Keith McHenry has been arrested about 175 times in his 31 years working with the activist group Food Not Bombs, which he co-founded.  He has been blacklisted, put on the FBI’s most watched list and been accused of being a terrorist. McHenry and FNB protest nonviolently by sharing literature and handing out food for free. They want to create a society where people have a right to food.

McHenry is the co-author of “Food Not Bombs: How to Feed the Hungry and Build Communities” and he tours around the world to speak about the movement. FNB has been around for 31 years and on April 11, McHenry came to Pacific to speak about the group, his countless arrests and his various experiences in protesting against war and poverty.

In 1980 at the age of 23, McHenry and seven friends started the first FNB chapter in Cambridge, Mass. The group would collect food from grocery stores and markets that would otherwise go to waste and they would share it with the homeless and people in poverty.  McHenry said FNB operates under the principles that food must be vegan or vegetarian and free to everyone. Each chapter is independent, autonomous and they are dedicated to nonviolent direct action.

Eight years after McHenry co-founded FNB, he moved to San Francisco to start the group’s second chapter.  McHenry has countless stories of protests he was involved with, most of them ended with him being arrested such as in 1995, under California’s Three Strikes Law he faced 25 to life in prison, but was eventually released. McHenry joked that people forgot about him because his trial started the same day O.J. Simpson’s did.

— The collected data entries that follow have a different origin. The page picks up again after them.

--- src/rtl/rstctl_pkg.sv ---
package rstctl_pkg;
    localparam int LINES_PER_REG = 16;
    localparam int BUS_W         = 32;
    typedef logic [LINES_PER_REG-1:0] line_word_t;
endpackage

--- src/rtl/rstctl_bank.sv ---
module rstctl_bank
    import rstctl_pkg::*;
#(
    parameter bit INIT_ASSERTED = 1'b0
) (
    input  logic       clk_i,
    input  logic       rst_ni,
    input  logic       wr_hit_i,
    input  line_word_t wr_mask_i,
    input  line_word_t wr_val_i,
    output line_word_t lines_o
);
    typedef struct packed {
        line_word_t lines;
    } bank_state_t;

    bank_state_t st_d, st_q;

    always_comb begin
        st_d = st_q;
        if (wr_hit_i) begin
            st_d.lines = (st_q.lines & ~wr_mask_i) | (wr_val_i & wr_mask_i);
        end
    end

    always_ff @(posedge clk_i or negedge rst_ni) begin
        if (!rst_ni) begin
            st_q.lines <= {LINES_PER_REG{INIT_ASSERTED}};
        end else begin
            st_q <= st_d;
        end
    end

    assign lines_o = st_q.lines;

    // A write that enables no bit must not disturb the word
    assert_idle_hold_R3: assert property (@(posedge clk_i) disable iff (!rst_ni)
        (!wr_hit_i || (wr_mask_i == '0)) |=> $stable(lines_o));

    for (genvar n = 0; n < LINES_PER_REG; n++) begin : g_bit_chk
        // Enabled bit takes the written value
        assert_load_R2: assert property (@(posedge clk_i) disable iff (!rst_ni)
            (wr_hit_i && wr_mask_i[n]) |=> (lines_o[n] == $past(wr_val_i[n])));
        // Unenabled bit holds
        assert_keep_R3: assert property (@(posedge clk_i) disable iff (!rst_ni)
            !(wr_hit_i && wr_mask_i[n]) |=> $stable(lines_o[n]));
    end
endmodule

--- src/rtl/rstctl_restart.sv ---
module rstctl_restart #(
    parameter bit INIT_ASSERTED = 1'b0
) (
    input  logic clk_i,
    input  logic rst_ni,
    input  logic line0_i,
    output logic restart_o
);
    typedef struct packed {
        logic prev;
        logic pulse;
    } rs_state_t;

    rs_state_t st_d, st_q;

    always_comb begin
        st_d       = st_q;
        st_d.prev  = line0_i;
        st_d.pulse = st_q.prev & ~line0_i;
    end

    always_ff @(posedge clk_i or negedge rst_ni) begin
        if (!rst_ni) begin
            st_q.prev  <= INIT_ASSERTED;
            st_q.pulse <= 1'b0;
        end else begin
            st_q <= st_d;
        end
    end

    assign restart_o = st_q.pulse;

    assert_pulse_one_cycle_R8: assert property (@(posedge clk_i) disable iff (!rst_ni)
        restart_o |=> !restart_o);
    assert_pulse_line_low_R8: assert property (@(posedge clk_i) disable iff (!rst_ni)
        restart_o |-> !line0_i);
    assert_release_fires_R8: assert property (@(posedge clk_i) disable iff (!rst_ni)
        $fell(line0_i) |=> restart_o);
endmodule

--- src/rtl/rstctl_top.sv ---
module rstctl_top
    import rstctl_pkg::*;
#(
    parameter int NUM_REGS      = 10,
    parameter int ADDR_W        = 8,
    parameter bit INIT_ASSERTED = 1'b0
) (
    input  logic                          clk_i,
    input  logic                          rst_ni,
    input  logic [ADDR_W-1:0]             bus_addr_i,
    input  logic                          bus_we_i,
    input  logic [BUS_W-1:0]              bus_wdata_i,
    output logic [BUS_W-1:0]              bus_rdata_o,
    output logic [NUM_REGS*LINES_PER_REG-1:0] rst_lines_o,
    output logic                          sys_restart_o
);
    localparam int IDX_W = ADDR_W - 2;

    initial begin
        assert_space_fits_R1: assert (NUM_REGS >= 1 && NUM_REGS <= (1 << IDX_W));
    end

    logic [IDX_W-1:0] reg_idx;
    logic             aligned;
    line_word_t       wmask;
    line_word_t       wval;
    line_word_t       bank_lines [NUM_REGS];
    line_word_t       rd_word;
    logic             rd_valid;

    assign reg_idx = bus_addr_i[ADDR_W-1:2];
    assign aligned = (bus_addr_i[1:0] == 2'b00);
    assign wmask   = bus_wdata_i[BUS_W-1:LINES_PER_REG];
    assign wval    = bus_wdata_i[LINES_PER_REG-1:0];

    for (genvar i = 0; i < NUM_REGS; i++) begin : g_bank
        logic hit;
        assign hit = bus_we_i && aligned && (reg_idx == IDX_W'(i));

        rstctl_bank #(
            .INIT_ASSERTED(INIT_ASSERTED)
        ) bank_i (
            .clk_i    (clk_i),
            .rst_ni   (rst_ni),
            .wr_hit_i (hit),
            .wr_mask_i(wmask),
            .wr_val_i (wval),
            .lines_o  (bank_lines[i])
        );

        assign rst_lines_o[i*LINES_PER_REG +: LINES_PER_REG] = bank_lines[i];
    end

    always_comb begin
        rd_word  = '0;
        rd_valid = 1'b0;
        for (int i = 0; i < NUM_REGS; i++) begin
            if (aligned && (reg_idx == IDX_W'(i))) begin
                rd_word  = bank_lines[i];
                rd_valid = 1'b1;
            end
        end
    end

    assign bus_rdata_o = rd_valid ? {{(BUS_W-LINES_PER_REG){1'b0}}, rd_word} : '0;

    rstctl_restart #(
        .INIT_ASSERTED(INIT_ASSERTED)
    ) restart_i (
        .clk_i    (clk_i),
        .rst_ni   (rst_ni),
        .line0_i  (rst_lines_o[0]),
        .restart_o(sys_restart_o)
    );

    assert_outside_ignored_R6: assert property (@(posedge clk_i) disable iff (!rst_ni)
        (bus_we_i && ((int'(bus_addr_i[ADDR_W-1:2]) >= NUM_REGS) || (bus_addr_i[1:0] != 2'b00)))
        |=> $stable(rst_lines_o));
    assert_no_strobe_hold_R9: assert property (@(posedge clk_i) disable iff (!rst_ni)
        !bus_we_i |=> $stable(rst_lines_o));
    assert_upper_zero_R5: assert property (@(posedge clk_i) disable iff (!rst_ni)
        bus_rdata_o[BUS_W-1:LINES_PER_REG] == '0);
endmodule

--- config.mk ---
export PLATFORM = sky130hd
export DESIGN_NAME = rstctl_top
export DESIGN_NICKNAME = d
export VERILOG_FILES = /design/src/rtl/rstctl_pkg.sv /design/src/rtl/rstctl_bank.sv /design/src/rtl/rstctl_restart.sv /design/src/rtl/rstctl_top.sv
export SDC_FILE = /design/constraint.sdc
export NUM_CORES = 1
export LEC_CHECK = 0
export BUFFER_PORTS_ARGS = -buffer_cell sky130_fd_sc_hd__buf_4
export CAP_MARGIN = 10
export CORE_ASPECT_RATIO = 0.6
export CORE_UTILIZATION = 30
export DETAILED_ROUTE_END_ITERATION = 7
export GPL_TIMING_DRIVEN = 1
export PLACE_DENSITY = 0.59
export REMOVE_ABC_BUFFERS = 1
export SLEW_MARGIN = 20
export SYNTH_ARGS = -nofsm -noshare
export SYNTH_HDL_FRONTEND = slang
export SYNTH_HIERARCHICAL = 1
export SYNTH_SLANG_ARGS = --single-unit
--- constraint.sdc ---
create_clock -name clk_i -period 6.3 [get_ports clk_i]
set_input_delay 0.945 -clock clk_i [delete_from_list [all_inputs] [get_ports clk_i]]
set_output_delay 0.945 -clock clk_i [all_outputs]
set_load 0.02 [all_outputs]
After elaboration in Yosys (flattened, before gate mapping)
Cells that the tools add are included.
{"block": "classes", "reduce_logical": 23, "n_eq_ne": 9, "bitwise_logic": 24, "muxes": 21}
{"operator": "$and A16 B16 Y16", "count": 11}
{"operator": "$mux W16", "count": 11}
{"operator": "$or A16 B16 Y16", "count": 10}
{"operator": "$eq A6 B3 Y1 const B", "count": 4}
{"operator": "$logic_and A1 B1 Y1", "count": 21}
{"operator": "$not A16 Y16", "count": 1}
{"operator": "$eq A6 B2 Y1 const B", "count": 2}
{"operator": "$eq A6 B4 Y1 const B", "count": 2}
{"operator": "$mux W1", "count": 10}
{"operator": "$eq A6 B1 Y1 const B", "count": 1}
{"operator": "$logic_not A6 Y1", "count": 1}
{"operator": "$logic_not A2 Y1", "count": 1}
{"operator": "$and A1 B1 Y1", "count": 1}
{"operator": "$not A1 Y1", "count": 1}
{"block": "word_totals", "input_bits": 43, "reg_bits": 162, "output_inout_bits": 193, "elab_cells": 89}

Logic depth before layout (Yosys ltp)
Gate-level depths: netlist (run 1).
{"block": "logic_depth", "ltp_word": 13, "depth_mapped": 9, "ltp_nobuf": 6}

By module
Netlist (run 1), hierarchy kept.
{"module": "rstctl_bank", "area_each_um2": 700.7, "seq_area_each_um2": 400.4, "cells_each": 50, "instances": 10}
{"module": "rstctl_top", "area_each_um2": 1775.5, "seq_area_each_um2": 0.0, "cells_each": 282, "instances": 1}
{"module": "rstctl_restart", "area_each_um2": 63.8, "seq_area_each_um2": 50.0, "cells_each": 3, "instances": 1}

Worst setup path after synthesis (run 1)
No wires, ideal clock.
{"block": "synth_timing", "kind": "input port to output port", "startpoint": "input port bus_addr_i[7]", "endpoint": "output port bus_rdata_o[14]", "arrival_ns": 2.658, "path_buffers": 2, "setup_slack_ns": 2.697, "stages": 6, "t_required_ns": 5.355, "cell_sequence": "or2_2 clkbuf_1 nor4b_2 buf_2 o21ai_0 nor3_1"}
{"block": "synth_via", "elab_chain_len": 13, "elab_cells_between_ends": 41, "classes_between": "eq/ne (9); mux (21); reduce/logical (11)"}
{"item": "start, declared", "line_no": "rstctl_top.sv:10", "rtl": "input logic [ADDR_W-1:0] bus_addr_i,"}
{"item": "$logic_not A6 Y1", "line_no": "rstctl_top.sv:58", "rtl": "if (aligned && (reg_idx == IDX_W'(i))) begin"}
{"item": "$logic_and A1 B1 Y1", "line_no": "rstctl_top.sv:58"}
{"item": "$mux W16 or $mux W1 (tied branches) (10 in a row)", "line_no": "rstctl_top.sv:58"}
{"item": "$mux W16 (*)", "line_no": "rstctl_top.sv:65", "rtl": "assign bus_rdata_o = rd_valid ? {{(BUS_W-LINES_PER_REG){1'b0}}, rd_word} : '0;"}
{"item": "end, declared", "line_no": "rstctl_top.sv:13", "rtl": "output logic [BUS_W-1:0] bus_rdata_o,"}
Mark *: on every way between the ends. The rest lies on a longest branch, timed or not.

Worst setup path in the final report (run 1)
{"block": "layout_timing", "startpoint": "input port bus_addr_i[1]", "endpoint": "output port bus_rdata_o[8]"}
{"block": "layout_via", "elab_chain_len": 13, "elab_cells_between_ends": 32, "classes_between": "mux (21); reduce/logical (11)"}
{"item": "$logic_not A2 Y1 (*)", "line_no": "rstctl_top.sv:32", "rtl": "assign aligned = (bus_addr_i[1:0] == 2'b00);"}
{"item": "$logic_and A1 B1 Y1", "line_no": "rstctl_top.sv:58"}
{"item": "$mux W16 or $mux W1 (tied branches) (10 in a row)", "line_no": "rstctl_top.sv:58"}
{"item": "$mux W16 (*)", "line_no": "rstctl_top.sv:65"}
Marked as above.

==> qor.csv, run 1 <==
metric;value;unit
status;complete, no violations;
fin crit period;4510;ps
Mapped Area;8850;µm²
dpl hpwl;22700;µm
max-slew violations;0;
clock sinks;162;
Static Leak;5.65;nW
drc violations;0;
VDD IR max;0.154;mV
routed len/inst;23.5;µm
asr flop ratio synth;100;%
Max Fclk;222;MHz
Total Wirelength;33100;µm
row count;48;
combinational power share;10.6;%
commonest non-fill, non-tap cells in the layout;buf_4 (233), nand2_1 (187), dfrtp_1 (162);
H-tree lvl count;4;
TNS Setup;0;ps
Initial Util;30.6;%
final net count;1035;
antenna cells;0;
total of max-cap violations;0;
DRT Pass-1 Iters;4;
# IOs;236;
sequential area share after synthesis;45.8;%
CTS tree;done;
Sw Ratio;25.5;%
GR Util All Layers;22.0;%
count of different cell masters after synthesis;46;
CTS clock-pin slew for the worst setup and hold paths;60;ps
Setup CP Type;in2out;
Port Buffers;219;
ys flop type;dfrtp_1;
Avg Cell Area, Syn;11.3;µm²
Final setup viols;0;
CTS Root Cell;clkbuf_16;
CP arrival;3560;ps
synthesized flop and latch total;162;
Slew @ Worst Pin;1200;ps
Setup Skew;0.0904;ps
period utilization;71.5;%
worst hold path class;in2async;
commonest non-fill, non-tap cell in the layout;buf_4;
critical path startpoint category;primary input;
Rel. slew slack;19.8;%
Final ANT Viol Nets;0;
vias in the first global route;7093;
pin count of the biggest net entering global routing;70;
CP Data Required Time;5350;ps
core area;28900;µm²
fillers;2819;
Setup Fix Bufs, Post-CTS;0;
die height;135;µm
Worst-Skew Late Latency;430;ps
critical path fanouts, max;14;
Vias/cell;5.07;
sw power;0.000647;W
Clk pwr share;46.1;%
hold buffer count at cts;0;
die width;224;µm
internal cell power;0.00189;W
final core utilization;39.5;%
share of layout cells above drive strength 1;45.2;%
initial antenna violation count;0;
PwrDens;222;nW/µm²
Gate Count Post-Synth;785;
TritonCTS Buffers;17;
Vias;7126;
Worst setup EP type;output pin;
YS warnings;6;
global-route wire length before repair;47900;µm
DR iter-0 viols;469;
maximum clock path buffer count;2;
Reg2Reg Setup Slack;5460;ps
Post-CTS Resized;0;
area delta synth->final;28.9;%
RD Place Congestion;0.811;
RSZ-0062 raised after global routing;no;
Post-synth EDFFs;0;
die area;30200;µm²
final hold viol count;0;
Reg power frac;43.3;%
grt ovf;0;
## stage by stage
step	instances	setup slack, ps	hold WS (ps)	cell area (µm²)	power [W]
5_1_grt	1405	1660	418	11400	0.00262
4_1_cts	1405	1820	407	11400	0.00255
3_5_place_dp	1373	1820	465	10800	0.00139
3_3_place_gp	1373	1830	455	10800	0.00138
2_1_floorplan	739	2530	450	8450	0.00122
6_report	1405	1790	416	11400	0.00253
## worst max-delay path, stage by stage
cell and delay (ps):
buf_4 150, or4b_4 580, nor3_4 480, nand2_1 690
o21ai_0 380, a31oi_1 130, buf_4 200
## cell type report
type                       count  area (µm²)  share of cell area [%]
multi-input combinational    577        4440                    38.9
sequential                   162        4050                    35.6
timing repair buffer         234        1760                    15.4
tap                          400         500                    4.39
clock buffer                  19         443                    3.88
clock inverter                13         205                    1.80
## metal layers
layer | part of all wire (%) | global-route usage (%) | vias to the layer above
li1 | - | - | 3180
met1 | 48 | 31.8 | 3615
met2 | 44 | 32.7 | 297
met3 | 7.0 | 5.11 | 34
met4 | 1.4 | 6.09 | 0
met5 | 0 | 0 | -
## power by group through the flow
stage / clock [W] / combinational (W) / sequential (W)
detailed placement: 0 / 0.000271 / 0.00111
floorplan: 0 / 0.0000743 / 0.00114
finish: 0.00117 / 0.000269 / 0.00110
CTS: 0.00119 / 0.000272 / 0.00110
global placement: 0 / 0.000269 / 0.00111
global route: 0.00123 / 0.000287 / 0.00110
## final timing paths
kind | from | end | cells after the start
max in group asynchronous | rst_ni | async pin | 2
worst max register to register | flop | flop | 1
min in group clk_i | restart_i/st_q[1] | restart_i/restart_o | 1
worst min-delay path | rst_ni | async pin | 1
worst min register to register | restart_i/st_q[1] | restart_i/restart_o | 1
worst max-delay path | bus_addr_i[1] | bus_rdata_o[8] | 7
## cells by family after synthesis
kind of cell           after synthesis  share of synthesized area [%]
AND/OR/NAND/NOR                    271                           13.5
buffers and inverters               61                           5.09
flip-flops                         162                           45.8
multiplexers                       183                           27.4
AO/OA/AOI/OAI                      107                           8.10
other                                1                         0.0424
## synth_stat cells (4+ instances only)
cell type,count,share of area (%)
nand2b_1,4,0.28
clkbuf_1,16,0.68
mux2i_1,10,1.1
nor3_1,13,0.74
buf_2,5,0.28
o221ai_1,12,1.2
buf_4,17,1.4
a31oi_1,9,0.64
a21oi_1,15,0.85
dfrtp_1,162,46
nand3_1,7,0.40
nor2b_1,4,0.28
nor2_1,29,1.2
and3_1,4,0.28
buf_6,20,2.5
nor3b_1,4,0.34
o21ai_0,27,1.5
nand2_1,187,7.9
o22ai_1,16,1.1
mux2_4,100,17
a2bb2oi_1,7,0.69
mux2_2,73,9.3
a221oi_1,5,0.50
o22a_1,5,0.50
No activity file was read; power rests on OpenSTA's default activity.
==> run 2: changes to the inputs <==
Settings changed: ABC_AREA from default to 1, PLACE_DENSITY 0.59 to 0.61.
Clock period 6.3 ns to 3.6 ns, I/O delays scaled along.
==> run 2 against run 1 <==
Net effect:
- setup slack worse by 1200 ps
- global-route usage is 0.74 points higher
- clock power is 60% higher
- first-iteration DRC count is 100% higher
- hold slack worse by 250 ps
- cell count is 31% higher
- non-clock buffer count is 8 higher
- total power is 66% higher
- synthesized cell count is 56% higher
- critical path depth is 5 higher
==> qor.csv, run 2 <==
metric;value;unit;change
global-route wire length before repair;50900;µm;+6.2%
Max Fclk;338;MHz;
internal cell power;0.00311;W;+65%
asr flop ratio synth;100;%;unchanged
Vias;9108;;+28%
Gate Count Post-Synth;1222;;+56%
GR Util All Layers;22.8;%;+0.74 points
Post-synth EDFFs;0;;unchanged
Setup Skew;0.713;ps;+0.623 ps
Port Buffers;219;;unchanged
Avg Cell Area, Syn;7.34;µm²;-35%
Clk pwr share;44.4;%;-1.7 points
TNS Setup;0;ps;unchanged
sequential area share after synthesis;45.2;%;-0.61 points
vias in the first global route;8205;;+16%
final core utilization;39.5;%;about the same
placed insts;1819;;+32%
ys flop type;dfrtp_1;;
Synth Area in Adders;0;%;unchanged
XOR/XNOR Fraction of Synth Area;0;%;unchanged
synthesized flop and latch total;162;;unchanged
Post-Synth Simple-Gate Area;43.0;%;+29 points
die height;136;µm;+0.66%
Setup Fix Bufs, Post-CTS;0;;unchanged
Post-CTS Resized;0;;unchanged
Worst-Skew Late Latency;440;ps;about the same
non-filler instance count after layout;1847;;+31%
Vias/cell;4.93;;-2.8%
combinational power share;9.9;%;-0.7 points
clock sinks;162;;unchanged
CP Data Required Time;3060;ps;-2290 ps
top routing layer used;met4;;
max-slew violations;0;;unchanged
Worst setup EP type;output pin;;
Final setup viols;0;;unchanged
initial antenna violation count;0;;unchanged
met2 WL;14500;µm;-0.25%
Reg power frac;45.8;%;+2.5 points
commonest non-fill, non-tap cells in the layout;nand2_1 (610), buf_4 (236), nand3_1 (176);;
# IOs;236;;unchanged
Buf/Inv on CP;3;;+1
Initial Util;30.8;%;+0.22 points
Rel. slew slack;34.5;%;+15 points
final net count;1481;;+43%
slowest CP cell;nor2_4;;
worst-path cell chain;buf_4, nor2_1, nand2_2, nor2_4, buf_4, nand2_1, nand3_1, nand2_1, nand4_1, nand2_1, a21oi_1, buf_4;;
period utilization;82.2;%;
reg2reg path depth;2;;+1
DR WL met3;2820;µm;+21%
Setup CP Type;in2out;;
Synth top cells by count;nand2_1 (610), nand3_1 (176), dfrtp_1 (162);;
met1 wire length;16400;µm;+4.5%
dpl hpwl;23900;µm;+4.9%
PwrDens;367;nW/µm²;+65%
TritonCTS Buffers;17;;unchanged
cell with the most instances after synthesis;nand2_1;;
CTS tree;done;;
Synth area leaders;dfrtp_1 (45%), nand2_1 (26%), nand3_1 (9.8%);;
final hold viol count;0;;unchanged
Synth Area in Compound Gates;3.52;%;-4.6 points
RD Place Congestion;0.815;;+0.54%
status;complete, no violations;;
mux contribution to synthesized area;0;%;-27 points
Mapped Area;8960;µm²;+1.3%
DRT Pass-1 Iters;5;;+1
delay-heaviest family, CP;simple AND/OR/NAND/NOR gates;;
drc violations;0;;unchanged
maximum clock path buffer count;2;;unchanged
total of max-cap violations;0;;unchanged
commonest non-fill, non-tap cell in the layout;nand2_1;;
CTS clock-pin slew for the worst setup and hold paths;60;ps;about the same
critical path fanouts, max;14;;unchanged
area delta synth->final;28.0;%;
RSZ-0062 raised after global routing;no;;
antenna cells;0;;unchanged
VDD IR max;0.261;mV;+70%
Static Leak;6.01;nW;+6.4%
Reg2Reg Setup Slack;2900;ps;-2560 ps
share of layout cells above drive strength 1;22.6;%;-23 points
Slew @ Worst Pin;980;ps;-223 ps
sw power;0.00110;W;+70%
critical path startpoint category;primary input;;
die width;225;µm;+0.66%
core area;29100;µm²;+0.62%
DR iter-0 viols;947;;+100%
worst hold path class;in2async;;
grt ovf;0;;unchanged
count of different cell masters after synthesis;30;;-35%
routed len/inst;18.6;µm;-21%
YS warnings;6;;unchanged
H-tree lvl count;4;;unchanged
die area;30600;µm²;+1.3%
hold buffer count at cts;0;;unchanged
critical path's largest stage delay;380;ps;-310 ps
fin crit period;2960;ps;
CP arrival;2420;ps;-1140 ps
Total Wirelength;34400;µm;+4.0%
pin count of the biggest net entering global routing;87;;+24%
Yosys top cell by area;dfrtp_1;;
area share of the largest cell type after synthesis;45.2;%;-0.61 points
largest family of logic cells by synthesized area;simple AND/OR/NAND/NOR gates;;
row count;48;;unchanged
Final ANT Viol Nets;0;;unchanged
CTS Root Cell;clkbuf_16;;
Sw Ratio;26.1;%;+0.59 points
[run 2: worst max-delay path by stage]
stage / from / end / slack [ps] / cells past startpoint
6_report: bus_addr_i[2] / bus_rdata_o[7] / 640 / 12
5_1_grt: bus_addr_i[2] / bus_rdata_o[7] / 550 / 12
4_1_cts: bus_addr_i[2] / bus_rdata_o[7] / 640 / 12
3_5_place_dp: bus_addr_i[2] / bus_rdata_o[7] / 650 / 12
3_3_place_gp: bus_addr_i[2] / bus_rdata_o[7] / 710 / 12
2_1_floorplan: bus_we_i / flop / 220 / 5
[run 2: through the flow]
stage	worst slack, ps	cell area [µm²]	hold slack (ps)	total power, W
final	641	11500	163	0.00420
after global routing	554	11500	214	0.00435
after CTS	642	11500	193	0.00424
after detailed placement	655	10900	444	0.00237
after global placement	707	10900	434	0.00237
after floorplan	220	8450	244	0.00208
[run 2: kinds of logic after synthesis]
family          count (synthesis)
flops                         162
other cells                     1
simple gates                  901
buf+inv                       104
compound gates                 54
[run 2: per-layer routing]
layer	up-vias	track usage, %
li1	4300	-
met1	4347	33.8
met2	425	32.5
met3	36	5.01
met4	0	7.18
met5	-	0
[run 2: worst register-to-register path, delay by kind of cell, from the launching register on]
kind             cells  cell delay (ps)
flip-flops           1              460
AND/OR/NAND/NOR      2              140
[run 2: power groups by stage]
stage | Sequential (W) | Clock (W) | Combinational (W)
finish | 0.00192 | 0.00187 | 0.000415
global route | 0.00193 | 0.00197 | 0.000452
CTS | 0.00192 | 0.00190 | 0.000418
detailed placement | 0.00196 | 0 | 0.000417
global placement | 0.00196 | 0 | 0.000411
floorplan | 0.00200 | 0 | 0.0000860
[run 2: cell type report]
type	instances	area, µm²
fillers	3060	17600
multi-input cells	971	4300
flip-flops and latches	162	4050
repair buffers	242	1880
well taps	400	500
clock buffers	22	464
inverters	44	165
clock inverters	6	108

Members of FNB aren’t being arrested for serving free food without a permit, it’s because they are sending a message with literature and banners when they do so.  McHenry said that when the public see’s the group feeding people and forming connections, they create the fear that the public will demand money from other things like military spending go toward feeding people.

The FNB co-founder told of events when the group served food at Golden Gate Park, as well as the time when they served food to homeless in front of City Hall for 27 days.  Other services included feeding the Orange Revolution in Ukraine, helping feed people after Hurricane Katrina and a protest movement in poverty stricken Nigeria.

Today FNB is in more than 500 cities in the U.S., and foreign countries including Romania, Ireland, Poland, Italy, Serbia and Israel. Those looking for more information or ways to getting involved with FNB, can visit foodnotbombs.net.

The visit by McHenry was sponsored by Pacific’s Environmental Studies and Politics and Government Departments, Center for Civic Engagement, Students for Environmental Action and Pacific for the Dignity of Animals.